# Problem requirements
When every entry has been read, print each one back exactly.

# Input
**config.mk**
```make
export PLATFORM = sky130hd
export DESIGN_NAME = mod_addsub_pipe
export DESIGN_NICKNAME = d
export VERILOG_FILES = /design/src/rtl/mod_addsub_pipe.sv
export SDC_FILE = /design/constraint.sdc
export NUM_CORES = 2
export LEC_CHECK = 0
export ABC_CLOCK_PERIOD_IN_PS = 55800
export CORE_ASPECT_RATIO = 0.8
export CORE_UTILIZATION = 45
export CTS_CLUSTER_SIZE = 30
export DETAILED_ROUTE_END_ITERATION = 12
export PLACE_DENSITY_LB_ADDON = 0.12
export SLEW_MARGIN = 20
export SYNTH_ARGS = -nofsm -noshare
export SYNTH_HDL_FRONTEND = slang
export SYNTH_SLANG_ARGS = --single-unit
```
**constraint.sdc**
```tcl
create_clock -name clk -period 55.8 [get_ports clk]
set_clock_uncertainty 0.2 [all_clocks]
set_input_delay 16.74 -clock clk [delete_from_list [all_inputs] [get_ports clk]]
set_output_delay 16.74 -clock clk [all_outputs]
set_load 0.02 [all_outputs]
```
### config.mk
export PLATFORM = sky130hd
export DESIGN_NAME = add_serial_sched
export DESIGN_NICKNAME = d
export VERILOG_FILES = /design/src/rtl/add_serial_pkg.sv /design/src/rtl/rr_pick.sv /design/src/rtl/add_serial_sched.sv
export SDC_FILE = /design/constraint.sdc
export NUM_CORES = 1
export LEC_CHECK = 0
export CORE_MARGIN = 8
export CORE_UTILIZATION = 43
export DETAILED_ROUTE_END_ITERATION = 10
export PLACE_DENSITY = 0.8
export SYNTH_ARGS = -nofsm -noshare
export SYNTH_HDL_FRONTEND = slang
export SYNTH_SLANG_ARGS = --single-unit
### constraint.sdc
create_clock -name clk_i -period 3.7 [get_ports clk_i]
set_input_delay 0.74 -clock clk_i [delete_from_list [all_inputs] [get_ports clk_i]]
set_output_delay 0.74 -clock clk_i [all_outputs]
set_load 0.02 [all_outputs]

# Response to the task
**config.mk**
```make
export PLATFORM = sky130hd
export DESIGN_NAME = mod_addsub_pipe
export DESIGN_NICKNAME = d
export VERILOG_FILES = /design/src/rtl/mod_addsub_pipe.sv
export SDC_FILE = /design/constraint.sdc
export NUM_CORES = 2
export LEC_CHECK = 0
export ABC_CLOCK_PERIOD_IN_PS = 55800
export CORE_ASPECT_RATIO = 0.8
export CORE_UTILIZATION = 45
export CTS_CLUSTER_SIZE = 30
export DETAILED_ROUTE_END_ITERATION = 12
export PLACE_DENSITY_LB_ADDON = 0.12
export SLEW_MARGIN = 20
export SYNTH_ARGS = -nofsm -noshare
export SYNTH_HDL_FRONTEND = slang
export SYNTH_SLANG_ARGS = --single-unit
```
**constraint.sdc**
```tcl
create_clock -name clk -period 55.8 [get_ports clk]
set_clock_uncertainty 0.2 [all_clocks]
set_input_delay 16.74 -clock clk [delete_from_list [all_inputs] [get_ports clk]]
set_output_delay 16.74 -clock clk [all_outputs]
set_load 0.02 [all_outputs]
```
### config.mk
export PLATFORM = sky130hd
export DESIGN_NAME = add_serial_sched
export DESIGN_NICKNAME = d
export VERILOG_FILES = /design/src/rtl/add_serial_pkg.sv /design/src/rtl/rr_pick.sv /design/src/rtl/add_serial_sched.sv
export SDC_FILE = /design/constraint.sdc
export NUM_CORES = 1
export LEC_CHECK = 0
export CORE_MARGIN = 8
export CORE_UTILIZATION = 43
export DETAILED_ROUTE_END_ITERATION = 10
export PLACE_DENSITY = 0.8
export SYNTH_ARGS = -nofsm -noshare
export SYNTH_HDL_FRONTEND = slang
export SYNTH_SLANG_ARGS = --single-unit
### constraint.sdc
create_clock -name clk_i -period 3.7 [get_ports clk_i]
set_input_delay 0.74 -clock clk_i [delete_from_list [all_inputs] [get_ports clk_i]]
set_output_delay 0.74 -clock clk_i [all_outputs]
set_load 0.02 [all_outputs]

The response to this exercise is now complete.